さすがに恥ずかしくなったあたし達は言い合いを止め、大人しく菜緒達を待つ事にした。
待ち合わせ時間から40分程過ぎた頃…
菜緒と桂太君のバカップルが仲良く手を繋ぎ参上した。
あたしはルーズな人が大嫌い
ただでさえ嫌々来てたのに、挙句の果て散々待たされ機嫌はすこぶる悪かった。
「おはよ~!」
菜緒があたしに気付き、手を振る。
「遅いっ!あたし待つの嫌いな事菜緒知ってるでしょ!?」
「ごめんっ、昨日桂太の家に泊まったんだけど寝坊しちゃって…(笑)」
痺れを切らしていた拓も、桂太君に突っ込む。
「寝過ごす位疲れる事してんなっ!」
「バ~カ!言われなくても程々にしてるよ」
「やだ桂太てばっ…」
菜緒が照れながら桂太君の背中にタッチをした。
(このっ…)
「こらーっ!朝っぱらからイチャイチャすんなっ!」
いかにも付き合いたてカップル振りを全開に見せつけられ、あたしと拓は怒りを通り越し呆れモードに入っていた。
今日、あたしが渋々この計画に参加したのには目的があった。
桂太君にはきっとまだ彼女がいる。
桂太君はこれからどうして行くつもりなのか、そして菜緒はそれをどう受け止めているのか…

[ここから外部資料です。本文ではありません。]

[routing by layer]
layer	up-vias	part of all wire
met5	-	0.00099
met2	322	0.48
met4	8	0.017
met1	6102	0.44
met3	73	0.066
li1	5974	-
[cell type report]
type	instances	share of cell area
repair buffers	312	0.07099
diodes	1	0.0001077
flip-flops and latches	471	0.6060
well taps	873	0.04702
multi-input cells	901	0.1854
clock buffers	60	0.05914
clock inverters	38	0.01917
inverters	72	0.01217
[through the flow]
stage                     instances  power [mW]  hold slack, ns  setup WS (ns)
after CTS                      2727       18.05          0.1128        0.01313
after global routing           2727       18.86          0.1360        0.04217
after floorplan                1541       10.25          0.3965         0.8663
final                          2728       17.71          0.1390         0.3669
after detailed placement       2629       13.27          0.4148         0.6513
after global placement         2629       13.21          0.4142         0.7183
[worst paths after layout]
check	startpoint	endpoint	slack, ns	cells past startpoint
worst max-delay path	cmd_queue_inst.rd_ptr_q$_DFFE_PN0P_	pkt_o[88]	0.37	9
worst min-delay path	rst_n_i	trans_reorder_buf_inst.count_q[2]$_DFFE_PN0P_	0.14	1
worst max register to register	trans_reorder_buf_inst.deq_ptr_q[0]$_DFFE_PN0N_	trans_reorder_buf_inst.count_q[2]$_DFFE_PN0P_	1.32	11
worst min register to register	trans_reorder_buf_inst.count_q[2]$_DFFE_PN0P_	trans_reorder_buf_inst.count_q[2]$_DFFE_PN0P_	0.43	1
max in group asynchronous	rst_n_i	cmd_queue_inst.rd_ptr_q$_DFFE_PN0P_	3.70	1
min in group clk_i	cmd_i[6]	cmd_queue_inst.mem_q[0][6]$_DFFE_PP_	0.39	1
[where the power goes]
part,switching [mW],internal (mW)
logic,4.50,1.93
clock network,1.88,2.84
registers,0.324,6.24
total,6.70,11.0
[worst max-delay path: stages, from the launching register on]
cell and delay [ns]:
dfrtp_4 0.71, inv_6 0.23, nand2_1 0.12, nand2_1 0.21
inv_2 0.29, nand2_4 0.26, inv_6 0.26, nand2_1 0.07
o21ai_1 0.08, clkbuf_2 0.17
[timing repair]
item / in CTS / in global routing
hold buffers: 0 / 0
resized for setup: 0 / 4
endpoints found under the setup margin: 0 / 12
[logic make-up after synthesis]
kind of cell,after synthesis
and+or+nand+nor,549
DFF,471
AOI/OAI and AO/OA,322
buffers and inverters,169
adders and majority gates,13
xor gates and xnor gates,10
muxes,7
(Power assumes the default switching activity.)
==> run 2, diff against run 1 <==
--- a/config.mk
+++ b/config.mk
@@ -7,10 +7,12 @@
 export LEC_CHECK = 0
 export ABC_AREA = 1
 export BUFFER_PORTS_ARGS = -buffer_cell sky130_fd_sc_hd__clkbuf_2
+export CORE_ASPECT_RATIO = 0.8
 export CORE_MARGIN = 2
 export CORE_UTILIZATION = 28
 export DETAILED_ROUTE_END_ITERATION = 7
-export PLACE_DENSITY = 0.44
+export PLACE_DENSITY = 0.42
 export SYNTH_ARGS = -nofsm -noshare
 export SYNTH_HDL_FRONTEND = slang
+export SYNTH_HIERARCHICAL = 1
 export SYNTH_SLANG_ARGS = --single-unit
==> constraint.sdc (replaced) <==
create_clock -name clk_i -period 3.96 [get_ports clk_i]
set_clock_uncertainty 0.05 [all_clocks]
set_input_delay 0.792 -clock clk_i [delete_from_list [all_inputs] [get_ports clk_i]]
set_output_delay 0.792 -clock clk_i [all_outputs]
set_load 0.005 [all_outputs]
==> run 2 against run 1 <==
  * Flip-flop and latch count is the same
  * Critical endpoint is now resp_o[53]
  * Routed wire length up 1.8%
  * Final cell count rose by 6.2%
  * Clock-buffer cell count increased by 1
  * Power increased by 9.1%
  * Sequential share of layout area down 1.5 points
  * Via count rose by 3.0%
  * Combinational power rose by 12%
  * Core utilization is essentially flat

拓には『2人の問題だから』と以前叱られたが、わざわざバイトを休んでまで来たからには絶対に問い詰めてやろうと思っていた。
「ところで今から何処行くんだよ?」
拓が桂太君に質問した。
「本当はさ、街ぶらつこうかって菜緒と言ってたんだけど…」
「けど、何だよ?」
「予定変更っ!」
「は?」
「今から俺ん家行くべっ!」
「「はぁっ!?」」
息がピッタリ合ったあたしと拓を、菜緒と桂太君は笑いながら見ていた。
「け、桂太君家!?何で!?」
「昨日からね、桂太の家の人温泉でいないの。桂太のお兄ちゃんも彼女とお泊まりだから、桂太の家でまったりしない?」
「まったりって…」
拓に目をやると、同じく拓も困惑の表情を見せている。
「桂太…お前さぁ、勢いで物事決めんの辞めろよ」
「たまにはいいじゃんっ!ホラ、時間勿体ねぇから行くぞっ」
「結芽も早く行こっ」
あたしは菜緒、拓は桂太君に腕を引っ張られ、桂太君家へ向かうのにまた電車に乗り、戻るはめになった。

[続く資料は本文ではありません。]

`config.mk`:
```
export PLATFORM = sky130hd
export DESIGN_NAME = sa_top
export DESIGN_NICKNAME = d
export VERILOG_FILES = /design/src/rtl/sa_pkg.sv /design/src/rtl/pe_border.sv /design/src/rtl/pe_inner.sv /design/src/rtl/pe_array.sv /design/src/rtl/array_ctrl.sv /design/src/rtl/sa_top.sv
export SDC_FILE = /design/constraint.sdc
export NUM_CORES = 2
export LEC_CHECK = 0
export BUFFER_PORTS_ARGS = -buffer_cell sky130_fd_sc_hd__buf_2
export CAP_MARGIN = 20
export CORE_MARGIN = 2
export CORE_UTILIZATION = 52
export CTS_BUF_LIST = sky130_fd_sc_hd__clkbuf_8
export CTS_CLUSTER_SIZE = 8
export DETAILED_ROUTE_END_ITERATION = 10
export PLACE_DENSITY_LB_ADDON = 0.3
export SLEW_MARGIN = 10
export SYNTH_ARGS = -nofsm -noshare
export SYNTH_HDL_FRONTEND = slang
export SYNTH_SLANG_ARGS = --single-unit
```
`constraint.sdc`:
```
create_clock -name clk_i -period 10.7 [get_ports clk_i]
set_input_delay 0.535 -clock clk_i [delete_from_list [all_inputs] [get_ports clk_i]]
set_output_delay 0.535 -clock clk_i [all_outputs]
set_load 0.02 [all_outputs]
```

桂太君の地元に着き、バカップルは自転車で二人乗り、あたしと拓はその後ろを重い足取りで歩いた。
小さな遮断機を渡り、少し歩くと住宅街が見えて来る。
「あの家俺ん家っ、拓は何回か来たことあるから分かるよな?」
「あぁ」
まだ新築と思われる独特な匂いが漂う家の中に入り、桂太君に誘われるがまま2階へと上がった。
「入って」
拓や菜緒が当たり前の様に入る部屋にあたしも足を踏み入れると、そこはこざっぱりとした桂太君の部屋だった。